**Work instructions:** Each line of the records that holds the word "layout" should be copied out.

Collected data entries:
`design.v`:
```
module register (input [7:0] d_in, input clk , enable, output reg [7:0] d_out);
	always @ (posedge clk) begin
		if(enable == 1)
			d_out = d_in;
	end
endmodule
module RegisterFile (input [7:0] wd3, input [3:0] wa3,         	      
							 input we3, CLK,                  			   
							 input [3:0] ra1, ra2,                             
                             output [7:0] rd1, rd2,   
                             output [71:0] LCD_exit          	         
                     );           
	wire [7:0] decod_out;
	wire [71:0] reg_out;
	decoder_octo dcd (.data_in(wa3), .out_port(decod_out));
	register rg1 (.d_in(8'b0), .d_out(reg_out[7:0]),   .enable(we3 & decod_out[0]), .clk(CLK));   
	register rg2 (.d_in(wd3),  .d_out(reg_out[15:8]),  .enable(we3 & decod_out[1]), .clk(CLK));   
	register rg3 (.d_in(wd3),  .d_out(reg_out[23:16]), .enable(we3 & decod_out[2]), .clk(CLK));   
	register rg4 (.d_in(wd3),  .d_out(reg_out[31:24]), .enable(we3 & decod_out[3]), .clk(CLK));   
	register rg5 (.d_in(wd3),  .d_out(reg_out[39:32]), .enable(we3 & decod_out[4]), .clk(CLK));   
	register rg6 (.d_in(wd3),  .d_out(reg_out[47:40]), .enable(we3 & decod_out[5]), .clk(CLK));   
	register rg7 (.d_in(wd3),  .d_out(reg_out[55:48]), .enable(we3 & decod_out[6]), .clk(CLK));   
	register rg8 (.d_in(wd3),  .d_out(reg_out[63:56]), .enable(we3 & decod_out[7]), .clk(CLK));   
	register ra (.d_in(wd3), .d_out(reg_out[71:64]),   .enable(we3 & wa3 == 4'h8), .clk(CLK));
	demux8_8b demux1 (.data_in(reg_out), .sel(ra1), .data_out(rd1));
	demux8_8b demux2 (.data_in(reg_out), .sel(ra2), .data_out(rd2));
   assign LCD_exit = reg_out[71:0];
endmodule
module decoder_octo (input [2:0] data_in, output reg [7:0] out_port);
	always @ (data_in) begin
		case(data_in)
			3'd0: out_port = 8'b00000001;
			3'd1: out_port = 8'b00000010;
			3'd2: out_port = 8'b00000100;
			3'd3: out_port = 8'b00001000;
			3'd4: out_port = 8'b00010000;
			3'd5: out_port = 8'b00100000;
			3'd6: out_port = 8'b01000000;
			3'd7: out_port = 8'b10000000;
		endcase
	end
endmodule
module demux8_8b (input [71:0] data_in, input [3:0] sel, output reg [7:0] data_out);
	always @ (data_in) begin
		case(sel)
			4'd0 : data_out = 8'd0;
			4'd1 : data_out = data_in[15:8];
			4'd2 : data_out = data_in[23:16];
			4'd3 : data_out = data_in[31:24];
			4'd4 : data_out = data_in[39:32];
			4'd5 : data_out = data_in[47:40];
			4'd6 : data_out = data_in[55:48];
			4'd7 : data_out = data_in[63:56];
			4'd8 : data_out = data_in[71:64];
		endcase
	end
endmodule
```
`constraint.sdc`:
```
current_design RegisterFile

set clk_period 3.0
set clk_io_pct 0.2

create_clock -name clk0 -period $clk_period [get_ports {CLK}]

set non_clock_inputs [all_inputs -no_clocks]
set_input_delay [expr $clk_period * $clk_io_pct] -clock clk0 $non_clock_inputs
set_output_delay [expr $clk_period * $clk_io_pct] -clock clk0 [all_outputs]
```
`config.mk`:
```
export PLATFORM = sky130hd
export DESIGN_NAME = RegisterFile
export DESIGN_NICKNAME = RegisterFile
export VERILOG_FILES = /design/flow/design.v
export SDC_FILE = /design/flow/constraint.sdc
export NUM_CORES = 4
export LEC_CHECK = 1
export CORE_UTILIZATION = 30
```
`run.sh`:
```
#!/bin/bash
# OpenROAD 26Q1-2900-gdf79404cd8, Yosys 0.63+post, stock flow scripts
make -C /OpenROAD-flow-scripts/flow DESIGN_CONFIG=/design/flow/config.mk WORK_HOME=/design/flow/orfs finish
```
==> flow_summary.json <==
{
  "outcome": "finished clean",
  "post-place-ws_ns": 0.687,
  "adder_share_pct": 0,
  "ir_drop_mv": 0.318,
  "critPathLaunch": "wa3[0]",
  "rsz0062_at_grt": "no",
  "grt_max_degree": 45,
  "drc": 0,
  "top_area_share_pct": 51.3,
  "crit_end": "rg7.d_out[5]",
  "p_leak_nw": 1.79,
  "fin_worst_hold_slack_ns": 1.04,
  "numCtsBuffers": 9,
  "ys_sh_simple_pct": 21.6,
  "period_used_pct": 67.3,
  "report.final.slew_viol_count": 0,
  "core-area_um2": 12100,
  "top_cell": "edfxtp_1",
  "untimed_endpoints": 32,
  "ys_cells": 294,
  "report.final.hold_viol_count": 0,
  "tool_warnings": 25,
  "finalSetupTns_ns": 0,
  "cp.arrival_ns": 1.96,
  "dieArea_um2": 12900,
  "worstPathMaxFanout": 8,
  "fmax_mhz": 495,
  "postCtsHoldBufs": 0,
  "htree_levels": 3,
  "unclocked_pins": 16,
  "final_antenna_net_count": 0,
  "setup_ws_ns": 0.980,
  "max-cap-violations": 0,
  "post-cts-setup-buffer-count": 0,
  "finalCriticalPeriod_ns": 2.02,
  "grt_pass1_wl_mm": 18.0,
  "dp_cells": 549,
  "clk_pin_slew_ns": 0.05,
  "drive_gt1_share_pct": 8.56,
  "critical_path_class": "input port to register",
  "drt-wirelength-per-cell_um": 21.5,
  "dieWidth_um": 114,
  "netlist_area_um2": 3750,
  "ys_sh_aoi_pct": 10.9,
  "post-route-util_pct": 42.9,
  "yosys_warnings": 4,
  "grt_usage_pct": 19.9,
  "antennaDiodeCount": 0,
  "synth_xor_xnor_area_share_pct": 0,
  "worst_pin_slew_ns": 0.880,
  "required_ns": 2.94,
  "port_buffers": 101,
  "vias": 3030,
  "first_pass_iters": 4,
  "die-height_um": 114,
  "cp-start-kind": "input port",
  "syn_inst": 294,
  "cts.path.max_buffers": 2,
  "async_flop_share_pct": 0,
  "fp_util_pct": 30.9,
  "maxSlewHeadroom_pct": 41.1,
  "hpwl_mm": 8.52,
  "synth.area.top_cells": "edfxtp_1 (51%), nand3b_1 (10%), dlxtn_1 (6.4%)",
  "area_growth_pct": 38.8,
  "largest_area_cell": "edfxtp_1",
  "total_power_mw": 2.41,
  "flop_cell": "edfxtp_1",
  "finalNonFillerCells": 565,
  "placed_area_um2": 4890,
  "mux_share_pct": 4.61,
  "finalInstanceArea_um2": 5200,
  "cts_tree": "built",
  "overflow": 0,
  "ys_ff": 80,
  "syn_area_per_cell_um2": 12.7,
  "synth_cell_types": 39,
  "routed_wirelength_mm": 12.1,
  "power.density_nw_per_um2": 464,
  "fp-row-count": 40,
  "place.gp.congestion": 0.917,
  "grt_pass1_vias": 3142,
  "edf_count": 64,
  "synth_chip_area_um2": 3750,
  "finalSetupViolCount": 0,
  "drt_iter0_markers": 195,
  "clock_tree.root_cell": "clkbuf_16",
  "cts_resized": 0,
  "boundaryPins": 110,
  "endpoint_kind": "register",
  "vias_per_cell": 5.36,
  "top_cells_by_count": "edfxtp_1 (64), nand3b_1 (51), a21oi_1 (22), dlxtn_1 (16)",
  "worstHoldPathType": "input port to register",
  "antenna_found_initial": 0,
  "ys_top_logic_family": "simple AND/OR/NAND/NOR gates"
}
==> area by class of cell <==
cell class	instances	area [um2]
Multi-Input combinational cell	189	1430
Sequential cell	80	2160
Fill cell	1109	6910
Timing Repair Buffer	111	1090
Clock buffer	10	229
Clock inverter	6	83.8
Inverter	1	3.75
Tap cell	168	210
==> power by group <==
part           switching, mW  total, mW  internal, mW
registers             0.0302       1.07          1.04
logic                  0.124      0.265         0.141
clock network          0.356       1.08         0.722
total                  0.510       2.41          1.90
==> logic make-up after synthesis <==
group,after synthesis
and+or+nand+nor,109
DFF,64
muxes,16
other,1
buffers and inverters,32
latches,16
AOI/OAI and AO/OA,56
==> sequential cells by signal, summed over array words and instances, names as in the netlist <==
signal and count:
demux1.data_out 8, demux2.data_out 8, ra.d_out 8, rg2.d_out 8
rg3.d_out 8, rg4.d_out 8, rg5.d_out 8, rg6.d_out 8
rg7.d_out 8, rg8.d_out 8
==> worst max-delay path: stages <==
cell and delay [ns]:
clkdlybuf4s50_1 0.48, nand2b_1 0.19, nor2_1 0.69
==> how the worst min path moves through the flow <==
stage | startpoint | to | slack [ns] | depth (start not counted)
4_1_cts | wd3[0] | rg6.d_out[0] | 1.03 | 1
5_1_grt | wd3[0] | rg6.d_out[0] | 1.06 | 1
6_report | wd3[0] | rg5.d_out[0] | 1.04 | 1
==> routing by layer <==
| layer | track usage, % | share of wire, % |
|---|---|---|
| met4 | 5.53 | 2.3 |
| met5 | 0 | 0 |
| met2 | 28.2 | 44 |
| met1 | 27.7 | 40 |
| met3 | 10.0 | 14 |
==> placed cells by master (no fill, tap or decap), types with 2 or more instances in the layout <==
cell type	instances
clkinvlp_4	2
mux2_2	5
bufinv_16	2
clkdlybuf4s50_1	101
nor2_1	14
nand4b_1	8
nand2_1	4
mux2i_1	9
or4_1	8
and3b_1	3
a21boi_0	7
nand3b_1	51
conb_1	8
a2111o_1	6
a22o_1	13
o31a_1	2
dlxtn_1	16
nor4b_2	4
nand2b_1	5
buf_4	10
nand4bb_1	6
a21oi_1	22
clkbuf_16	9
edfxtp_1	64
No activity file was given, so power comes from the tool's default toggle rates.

==

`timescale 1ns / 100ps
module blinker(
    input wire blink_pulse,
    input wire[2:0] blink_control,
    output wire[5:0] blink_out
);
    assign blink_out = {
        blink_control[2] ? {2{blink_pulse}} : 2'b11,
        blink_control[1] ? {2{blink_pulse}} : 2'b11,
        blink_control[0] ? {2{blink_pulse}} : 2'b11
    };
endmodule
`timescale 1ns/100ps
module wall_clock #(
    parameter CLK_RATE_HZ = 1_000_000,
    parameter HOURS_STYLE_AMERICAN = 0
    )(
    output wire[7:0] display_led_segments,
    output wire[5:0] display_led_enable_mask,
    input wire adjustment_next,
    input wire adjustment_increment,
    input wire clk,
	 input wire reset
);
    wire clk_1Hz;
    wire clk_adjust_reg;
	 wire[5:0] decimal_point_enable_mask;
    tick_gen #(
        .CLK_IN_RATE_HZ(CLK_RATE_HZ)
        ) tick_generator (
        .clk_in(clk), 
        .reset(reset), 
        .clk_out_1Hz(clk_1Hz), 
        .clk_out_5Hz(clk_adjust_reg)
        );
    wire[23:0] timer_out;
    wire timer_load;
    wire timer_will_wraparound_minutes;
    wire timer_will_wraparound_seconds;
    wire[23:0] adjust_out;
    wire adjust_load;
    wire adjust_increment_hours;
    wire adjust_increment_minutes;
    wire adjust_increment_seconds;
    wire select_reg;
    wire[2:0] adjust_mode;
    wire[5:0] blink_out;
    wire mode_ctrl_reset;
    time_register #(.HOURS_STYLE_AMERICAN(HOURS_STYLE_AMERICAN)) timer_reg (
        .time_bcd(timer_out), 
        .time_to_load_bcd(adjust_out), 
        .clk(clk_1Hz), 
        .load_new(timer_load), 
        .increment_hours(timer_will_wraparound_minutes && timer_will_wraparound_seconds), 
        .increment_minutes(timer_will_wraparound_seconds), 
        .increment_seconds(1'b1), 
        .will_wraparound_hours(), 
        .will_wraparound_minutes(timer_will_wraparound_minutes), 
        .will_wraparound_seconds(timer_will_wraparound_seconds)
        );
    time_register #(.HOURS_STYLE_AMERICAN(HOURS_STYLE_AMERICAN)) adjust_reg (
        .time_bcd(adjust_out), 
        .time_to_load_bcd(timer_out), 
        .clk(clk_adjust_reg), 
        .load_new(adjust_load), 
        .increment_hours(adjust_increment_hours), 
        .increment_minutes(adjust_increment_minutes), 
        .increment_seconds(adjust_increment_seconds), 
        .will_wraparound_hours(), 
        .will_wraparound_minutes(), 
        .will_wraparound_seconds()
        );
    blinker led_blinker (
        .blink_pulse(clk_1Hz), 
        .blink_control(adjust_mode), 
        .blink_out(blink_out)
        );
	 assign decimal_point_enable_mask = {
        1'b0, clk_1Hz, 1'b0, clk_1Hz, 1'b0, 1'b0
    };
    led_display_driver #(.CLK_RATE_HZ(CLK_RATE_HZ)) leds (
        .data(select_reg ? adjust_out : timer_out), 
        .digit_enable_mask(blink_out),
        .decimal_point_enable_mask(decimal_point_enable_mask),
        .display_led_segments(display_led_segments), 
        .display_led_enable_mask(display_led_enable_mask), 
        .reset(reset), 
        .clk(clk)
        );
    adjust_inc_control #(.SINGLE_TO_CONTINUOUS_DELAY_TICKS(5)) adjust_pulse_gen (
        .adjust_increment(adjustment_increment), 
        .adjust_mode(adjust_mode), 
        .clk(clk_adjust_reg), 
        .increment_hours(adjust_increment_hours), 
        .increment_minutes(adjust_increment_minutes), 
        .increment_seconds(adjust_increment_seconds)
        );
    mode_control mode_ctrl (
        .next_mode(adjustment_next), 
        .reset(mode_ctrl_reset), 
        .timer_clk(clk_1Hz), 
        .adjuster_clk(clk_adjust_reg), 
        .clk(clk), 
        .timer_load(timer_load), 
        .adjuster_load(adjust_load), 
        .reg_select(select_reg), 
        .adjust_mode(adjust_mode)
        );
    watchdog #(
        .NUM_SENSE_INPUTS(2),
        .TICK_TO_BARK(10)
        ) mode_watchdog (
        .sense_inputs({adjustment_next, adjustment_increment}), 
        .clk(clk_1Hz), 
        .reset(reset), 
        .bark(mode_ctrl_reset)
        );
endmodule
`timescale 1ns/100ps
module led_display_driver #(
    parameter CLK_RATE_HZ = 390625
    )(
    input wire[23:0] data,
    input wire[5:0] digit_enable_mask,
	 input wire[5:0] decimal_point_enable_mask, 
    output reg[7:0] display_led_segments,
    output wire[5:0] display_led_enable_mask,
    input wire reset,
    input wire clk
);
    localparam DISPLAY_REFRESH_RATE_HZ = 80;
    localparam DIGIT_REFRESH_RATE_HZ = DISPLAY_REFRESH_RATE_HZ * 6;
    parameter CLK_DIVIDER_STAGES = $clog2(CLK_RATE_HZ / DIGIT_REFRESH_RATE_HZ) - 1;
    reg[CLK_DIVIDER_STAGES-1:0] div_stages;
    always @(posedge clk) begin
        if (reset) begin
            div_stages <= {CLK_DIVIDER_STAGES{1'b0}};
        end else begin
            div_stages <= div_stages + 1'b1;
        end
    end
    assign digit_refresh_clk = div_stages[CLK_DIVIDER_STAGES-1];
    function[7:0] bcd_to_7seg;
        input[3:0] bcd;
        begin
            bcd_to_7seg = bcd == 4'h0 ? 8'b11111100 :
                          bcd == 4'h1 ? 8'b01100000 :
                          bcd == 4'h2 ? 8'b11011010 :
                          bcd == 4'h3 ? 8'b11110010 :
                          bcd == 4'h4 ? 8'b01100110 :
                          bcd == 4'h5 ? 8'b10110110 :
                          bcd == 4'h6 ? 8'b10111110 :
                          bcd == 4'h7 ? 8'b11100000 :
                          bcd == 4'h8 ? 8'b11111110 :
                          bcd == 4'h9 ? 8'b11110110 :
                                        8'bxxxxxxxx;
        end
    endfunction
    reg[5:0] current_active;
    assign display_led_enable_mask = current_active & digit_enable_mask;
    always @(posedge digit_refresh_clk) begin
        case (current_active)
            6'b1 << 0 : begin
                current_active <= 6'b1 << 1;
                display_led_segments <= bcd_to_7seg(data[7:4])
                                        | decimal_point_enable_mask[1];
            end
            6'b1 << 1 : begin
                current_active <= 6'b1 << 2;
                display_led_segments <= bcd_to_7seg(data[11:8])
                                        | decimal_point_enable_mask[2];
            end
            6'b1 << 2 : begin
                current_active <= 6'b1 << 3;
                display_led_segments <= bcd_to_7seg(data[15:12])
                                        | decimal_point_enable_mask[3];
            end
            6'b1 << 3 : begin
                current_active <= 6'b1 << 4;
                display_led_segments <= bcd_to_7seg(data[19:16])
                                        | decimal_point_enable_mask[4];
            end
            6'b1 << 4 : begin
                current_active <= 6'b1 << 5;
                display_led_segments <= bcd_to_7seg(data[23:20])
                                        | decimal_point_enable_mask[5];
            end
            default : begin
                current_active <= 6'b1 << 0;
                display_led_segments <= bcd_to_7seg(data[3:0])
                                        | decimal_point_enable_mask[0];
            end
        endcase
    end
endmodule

---

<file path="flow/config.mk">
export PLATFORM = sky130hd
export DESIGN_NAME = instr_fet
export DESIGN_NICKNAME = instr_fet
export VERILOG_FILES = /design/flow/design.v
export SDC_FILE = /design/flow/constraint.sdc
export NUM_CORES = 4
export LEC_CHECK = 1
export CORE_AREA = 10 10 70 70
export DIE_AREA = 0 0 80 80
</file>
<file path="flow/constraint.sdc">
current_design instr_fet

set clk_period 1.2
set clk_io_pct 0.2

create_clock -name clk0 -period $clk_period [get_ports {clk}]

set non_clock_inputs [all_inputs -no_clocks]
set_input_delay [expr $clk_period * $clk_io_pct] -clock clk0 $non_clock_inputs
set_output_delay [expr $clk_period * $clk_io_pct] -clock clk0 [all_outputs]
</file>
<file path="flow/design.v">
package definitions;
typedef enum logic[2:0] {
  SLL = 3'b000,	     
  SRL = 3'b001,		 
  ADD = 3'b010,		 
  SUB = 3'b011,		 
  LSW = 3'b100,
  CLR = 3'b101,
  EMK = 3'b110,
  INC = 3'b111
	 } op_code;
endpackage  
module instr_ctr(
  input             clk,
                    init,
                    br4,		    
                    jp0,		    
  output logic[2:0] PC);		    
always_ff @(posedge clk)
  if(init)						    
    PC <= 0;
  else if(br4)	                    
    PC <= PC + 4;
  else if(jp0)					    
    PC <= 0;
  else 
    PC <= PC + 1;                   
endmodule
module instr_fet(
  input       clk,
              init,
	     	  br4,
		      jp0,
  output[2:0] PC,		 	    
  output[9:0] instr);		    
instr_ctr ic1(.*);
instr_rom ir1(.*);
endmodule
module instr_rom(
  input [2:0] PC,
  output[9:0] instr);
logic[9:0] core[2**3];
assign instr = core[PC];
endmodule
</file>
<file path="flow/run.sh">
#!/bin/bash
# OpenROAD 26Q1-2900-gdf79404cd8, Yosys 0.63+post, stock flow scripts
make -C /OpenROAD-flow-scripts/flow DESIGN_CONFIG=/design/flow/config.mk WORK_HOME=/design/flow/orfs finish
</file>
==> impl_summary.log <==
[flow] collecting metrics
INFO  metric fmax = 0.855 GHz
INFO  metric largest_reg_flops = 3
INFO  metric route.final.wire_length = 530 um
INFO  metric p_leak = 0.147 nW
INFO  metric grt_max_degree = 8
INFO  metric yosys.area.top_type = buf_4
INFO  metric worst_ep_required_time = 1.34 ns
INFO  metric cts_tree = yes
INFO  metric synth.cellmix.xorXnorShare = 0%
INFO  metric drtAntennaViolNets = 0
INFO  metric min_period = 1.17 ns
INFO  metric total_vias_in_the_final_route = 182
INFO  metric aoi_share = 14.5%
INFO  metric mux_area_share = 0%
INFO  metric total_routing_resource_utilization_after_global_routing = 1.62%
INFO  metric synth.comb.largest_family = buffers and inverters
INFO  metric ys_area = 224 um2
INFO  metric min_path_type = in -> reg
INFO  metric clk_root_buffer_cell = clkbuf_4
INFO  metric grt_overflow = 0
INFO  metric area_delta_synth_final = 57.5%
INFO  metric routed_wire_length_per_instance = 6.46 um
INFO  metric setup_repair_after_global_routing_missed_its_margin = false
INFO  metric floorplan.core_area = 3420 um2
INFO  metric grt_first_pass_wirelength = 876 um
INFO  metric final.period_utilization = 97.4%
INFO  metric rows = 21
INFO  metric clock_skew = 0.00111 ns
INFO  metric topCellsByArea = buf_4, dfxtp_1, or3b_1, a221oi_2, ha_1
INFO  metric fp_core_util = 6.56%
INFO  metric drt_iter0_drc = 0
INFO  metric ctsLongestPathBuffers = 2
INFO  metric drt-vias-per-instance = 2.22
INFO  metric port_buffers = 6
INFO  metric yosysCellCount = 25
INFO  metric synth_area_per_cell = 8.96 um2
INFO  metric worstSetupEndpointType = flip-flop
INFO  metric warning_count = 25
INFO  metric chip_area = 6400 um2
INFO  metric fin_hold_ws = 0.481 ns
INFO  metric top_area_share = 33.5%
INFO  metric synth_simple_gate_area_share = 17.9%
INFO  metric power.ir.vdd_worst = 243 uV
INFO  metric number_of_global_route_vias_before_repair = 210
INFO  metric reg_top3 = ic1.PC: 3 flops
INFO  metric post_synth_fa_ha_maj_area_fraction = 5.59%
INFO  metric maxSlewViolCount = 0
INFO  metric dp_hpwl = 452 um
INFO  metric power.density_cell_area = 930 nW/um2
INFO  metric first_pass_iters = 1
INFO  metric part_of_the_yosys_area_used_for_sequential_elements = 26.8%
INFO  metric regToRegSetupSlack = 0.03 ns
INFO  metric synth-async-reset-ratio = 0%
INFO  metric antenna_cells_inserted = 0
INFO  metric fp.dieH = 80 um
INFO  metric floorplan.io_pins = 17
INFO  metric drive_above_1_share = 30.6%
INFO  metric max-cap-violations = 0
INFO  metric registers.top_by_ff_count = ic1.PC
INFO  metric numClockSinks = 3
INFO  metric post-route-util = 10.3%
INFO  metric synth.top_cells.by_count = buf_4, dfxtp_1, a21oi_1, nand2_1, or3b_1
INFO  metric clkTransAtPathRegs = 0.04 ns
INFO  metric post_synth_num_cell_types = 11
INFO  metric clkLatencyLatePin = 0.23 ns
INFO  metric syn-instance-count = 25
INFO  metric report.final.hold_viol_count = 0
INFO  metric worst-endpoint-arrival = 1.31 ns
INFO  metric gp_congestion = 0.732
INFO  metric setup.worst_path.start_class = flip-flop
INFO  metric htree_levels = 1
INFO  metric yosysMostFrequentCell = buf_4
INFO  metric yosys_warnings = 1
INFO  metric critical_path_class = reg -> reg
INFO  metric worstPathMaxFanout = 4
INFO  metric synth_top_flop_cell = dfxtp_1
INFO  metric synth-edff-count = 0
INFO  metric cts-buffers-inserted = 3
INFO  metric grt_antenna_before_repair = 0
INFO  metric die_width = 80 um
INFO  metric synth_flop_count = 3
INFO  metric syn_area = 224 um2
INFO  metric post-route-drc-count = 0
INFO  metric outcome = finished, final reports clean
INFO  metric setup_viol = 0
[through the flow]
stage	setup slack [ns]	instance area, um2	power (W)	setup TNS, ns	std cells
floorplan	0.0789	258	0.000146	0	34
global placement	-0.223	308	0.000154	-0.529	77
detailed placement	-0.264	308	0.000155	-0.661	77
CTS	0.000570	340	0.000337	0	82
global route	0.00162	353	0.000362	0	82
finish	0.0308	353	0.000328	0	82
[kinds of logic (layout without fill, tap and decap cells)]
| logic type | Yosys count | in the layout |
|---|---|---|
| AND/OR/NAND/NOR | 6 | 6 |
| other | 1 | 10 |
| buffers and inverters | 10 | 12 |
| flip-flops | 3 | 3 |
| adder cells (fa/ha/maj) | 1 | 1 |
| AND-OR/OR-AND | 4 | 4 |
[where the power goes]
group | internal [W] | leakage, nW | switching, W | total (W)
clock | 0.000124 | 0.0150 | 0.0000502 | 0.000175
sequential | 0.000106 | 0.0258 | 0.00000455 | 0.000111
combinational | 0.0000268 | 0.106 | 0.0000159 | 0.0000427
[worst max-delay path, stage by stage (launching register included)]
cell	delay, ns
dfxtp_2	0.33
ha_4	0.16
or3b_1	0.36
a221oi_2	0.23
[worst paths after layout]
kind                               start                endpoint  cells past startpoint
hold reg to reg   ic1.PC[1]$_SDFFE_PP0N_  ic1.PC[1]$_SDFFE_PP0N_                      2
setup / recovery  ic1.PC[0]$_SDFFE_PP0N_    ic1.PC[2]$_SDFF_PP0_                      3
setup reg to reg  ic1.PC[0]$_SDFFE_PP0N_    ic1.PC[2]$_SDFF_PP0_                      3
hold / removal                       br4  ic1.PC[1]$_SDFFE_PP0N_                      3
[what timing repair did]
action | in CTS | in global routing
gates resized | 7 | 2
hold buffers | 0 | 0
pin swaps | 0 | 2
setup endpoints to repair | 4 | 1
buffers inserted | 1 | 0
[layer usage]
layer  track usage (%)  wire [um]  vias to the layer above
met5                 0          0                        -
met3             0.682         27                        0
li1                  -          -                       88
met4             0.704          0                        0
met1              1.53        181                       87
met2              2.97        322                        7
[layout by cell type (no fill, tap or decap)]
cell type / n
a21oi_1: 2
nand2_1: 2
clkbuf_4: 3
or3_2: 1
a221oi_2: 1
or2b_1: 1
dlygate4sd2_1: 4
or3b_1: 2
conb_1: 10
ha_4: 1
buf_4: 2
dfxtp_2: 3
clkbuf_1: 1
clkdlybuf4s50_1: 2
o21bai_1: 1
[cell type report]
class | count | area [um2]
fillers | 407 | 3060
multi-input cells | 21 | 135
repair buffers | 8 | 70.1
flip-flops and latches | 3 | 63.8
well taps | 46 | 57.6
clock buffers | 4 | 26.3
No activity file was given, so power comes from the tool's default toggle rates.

**Output for this exercise:**
==> placed cells by master (no fill, tap or decap), types with 2 or more instances in the layout <==
[kinds of logic (layout without fill, tap and decap cells)]
| logic type | Yosys count | in the layout |
[worst paths after layout]
[layout by cell type (no fill, tap or decap)]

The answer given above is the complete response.